At that time (2023-12-12 09:33), the TiKV load of the cluster was indeed high. There were many slow queries on this TiDB node, but its own CPU was not high, and the calculations should have been completed in TiKV.


My question is: Since the TiKV load is high, why is the “Coprocessor execution time” phase very short in the total time, and other phases are also very short, but the total time is very long? Where exactly is the slowness?

| username: dba-kit | Original post link

Currently, there are two suspected parameters:

  1. tidb_distsql_scan_concurrency, the default value is 15, and it has been adjusted to 50 online.

  2. token-limit, the default value is 1000. However, looking at the monitoring, the value of get token duration is very small.

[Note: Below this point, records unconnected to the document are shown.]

--- config.mk ---
export PLATFORM = sky130hd
export DESIGN_NAME = hex_adder_scan_display
export DESIGN_NICKNAME = d
export VERILOG_FILES = /design/src/rtl/hex_adder_scan_display.sv
export SDC_FILE = /design/constraint.sdc
export NUM_CORES = 1
export LEC_CHECK = 0
export BUFFER_PORTS_ARGS = -buffer_cell sky130_fd_sc_hd__buf_4
export CAP_MARGIN = 20
export CORE_ASPECT_RATIO = 1.25
export CORE_MARGIN = 2
export CORE_UTILIZATION = 50
export CTS_CLUSTER_DIAMETER = 40
export DETAILED_ROUTE_END_ITERATION = 8
export HOLD_SLACK_MARGIN = 0.12
export PLACE_DENSITY = 0.76
export SKIP_LAST_GASP = 1
export SYNTH_ARGS = -nofsm -noshare
export SYNTH_HDL_FRONTEND = slang
export SYNTH_SLANG_ARGS = --single-unit
export TNS_END_PERCENT = 20
--- constraint.sdc ---
create_clock -name clk -period 4.9 [get_ports clk]
set_clock_uncertainty 0.2 [all_clocks]
set_input_delay 0.98 -clock clk [delete_from_list [all_inputs] [get_ports clk]]
set_output_delay 0.98 -clock clk [all_outputs]
set_load 0.01 [all_outputs]
--- src/rtl/hex_adder_scan_display.sv ---
// Registered WIDTH-bit adder whose WIDTH+1-bit result is shown in hex on a
// time-multiplexed bank of active-low seven-segment digits.
module hex_adder_scan_display #(
    parameter int WIDTH       = 8,
    parameter int NUM_DIGITS  = 4,
    parameter int REFRESH_DIV = 50000,
    parameter int BLANK_LZ    = 1
) (
    input  logic                  clk,
    input  logic                  rst,
    input  logic [WIDTH-1:0]      a_in,
    input  logic [WIDTH-1:0]      b_in,
    input  logic                  cin,
    input  logic                  load_btn,
    input  logic                  clear_btn,
    output logic [6:0]            seg,
    output logic                  dp,
    output logic [NUM_DIGITS-1:0] digs,
    output logic                  cout,
    output logic                  sum_valid
);

    localparam int IW = (NUM_DIGITS > 1) ? $clog2(NUM_DIGITS) : 1;
    localparam int CW = $clog2(REFRESH_DIV);
    localparam int XW = 4 * NUM_DIGITS;

    if (XW < WIDTH + 1) begin : g_bad_digits
        $error("NUM_DIGITS too small to show a %0d-bit result", WIDTH + 1);
    end
    if (REFRESH_DIV < 2) begin : g_bad_refresh
        $error("REFRESH_DIV must be at least 2");
    end

    logic [2:0]       load_sync;
    logic [2:0]       clear_sync;
    logic             load_pulse;
    logic             clear_pulse;
    logic [WIDTH:0]   result;
    logic [CW-1:0]    cnt;
    logic [IW-1:0]    idx;
    logic [XW-1:0]    ext;
    logic [3:0]       nib;
    logic             blank;
    logic [6:0]       seg_next;

    function automatic logic [6:0] hex_map(input logic [3:0] n);
        case (n)
            4'h0: hex_map = 7'h7E;  4'h1: hex_map = 7'h30;
            4'h2: hex_map = 7'h6D;  4'h3: hex_map = 7'h79;
            4'h4: hex_map = 7'h33;  4'h5: hex_map = 7'h5B;
            4'h6: hex_map = 7'h5F;  4'h7: hex_map = 7'h70;
            4'h8: hex_map = 7'h7F;  4'h9: hex_map = 7'h7B;
            4'hA: hex_map = 7'h77;  4'hB: hex_map = 7'h1F;
            4'hC: hex_map = 7'h4E;  4'hD: hex_map = 7'h3D;
            4'hE: hex_map = 7'h4F;  default: hex_map = 7'h47;
        endcase
    endfunction

    // Synchronizer stages reset to 1 so a button held through reset looks
    // already-pressed and gives no pulse until released and pressed again.
    // NOTE: sequential state uses non-blocking assignments so every register
    // samples pre-edge values regardless of statement order.
    always_ff @(posedge clk or posedge rst) begin
        if (rst) begin
            load_sync  <= '1;
            clear_sync <= '1;
        end else begin
            load_sync  <= {load_sync[1:0], load_btn};
            clear_sync <= {clear_sync[1:0], clear_btn};
        end
    end

    assign load_pulse  = load_sync[1] & ~load_sync[2];
    assign clear_pulse = clear_sync[1] & ~clear_sync[2];

    always_ff @(posedge clk or posedge rst) begin
        if (rst) begin
            result    <= '0;
            sum_valid <= 1'b0;
        end else if (clear_pulse) begin
            result    <= '0;
            sum_valid <= 1'b0;
        end else if (load_pulse) begin
            result    <= {1'b0, a_in} + {1'b0, b_in} + (WIDTH+1)'(cin);
            sum_valid <= 1'b1;
        end
    end

    assign cout = result[WIDTH];

    always_ff @(posedge clk or posedge rst) begin
        if (rst) begin
            cnt <= '0;
            idx <= '0;
        end else if (cnt == CW'(REFRESH_DIV - 1)) begin
            cnt <= '0;
            idx <= (idx == IW'(NUM_DIGITS - 1)) ? '0 : idx + 1'b1;
        end else begin
            cnt <= cnt + 1'b1;
        end
    end

    // NOTE: every always_comb output gets a default before any branch so no
    // path leaves it unassigned and no latch is inferred.
    always_comb begin
        ext         = '0;
        ext[WIDTH:0] = result;
        nib         = ext[4*int'(idx) +: 4];
        blank       = 1'b0;
        if (BLANK_LZ != 0 && idx != '0) begin
            blank = 1'b1;
            for (int i = 0; i < NUM_DIGITS; i++) begin
                if (i >= int'(idx) && ext[4*i +: 4] != 4'h0) blank = 1'b0;
            end
        end
        seg_next = blank ? 7'h7F : ~hex_map(nib);
    end

    // Display outputs trail idx/result by one clock.
    always_ff @(posedge clk or posedge rst) begin
        if (rst) begin
            seg  <= 7'b0000001;
            dp   <= 1'b0;
            digs <= NUM_DIGITS'(1);
        end else begin
            seg  <= seg_next;
            dp   <= ~(idx == '0 && !sum_valid);
            digs <= NUM_DIGITS'(1) << idx;
        end
    end

endmodule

| username: dba远航 | Original post link

We have encountered similar issues in production. It is recommended to first investigate from a business perspective to see if there is a regular pattern of large data entries or data modifications during this time period, which could cause outdated statistics and slow SQL execution. If the business aspect is ruled out, then proceed to check the database.

| username: dba-kit | Original post link

This table only inserts 3 records per day, and then it’s all SELECT requests. The execution plan also uses the correct index, so it shouldn’t be a business issue causing this.

| username: 托马斯滑板鞋 | Original post link

:joy: Is there a CPU monitor for the host? I feel that the concurrency is set too high, and at that point in time, there are large SQL queries contending for the CPU, leading to insufficient CPU resources (I still can’t understand this percentage in TiDB).

| username: 小龙虾爱大龙虾 | Original post link

Check the overall resource situation of the cluster during the problem period, and then check the network traffic between clusters during the problem period.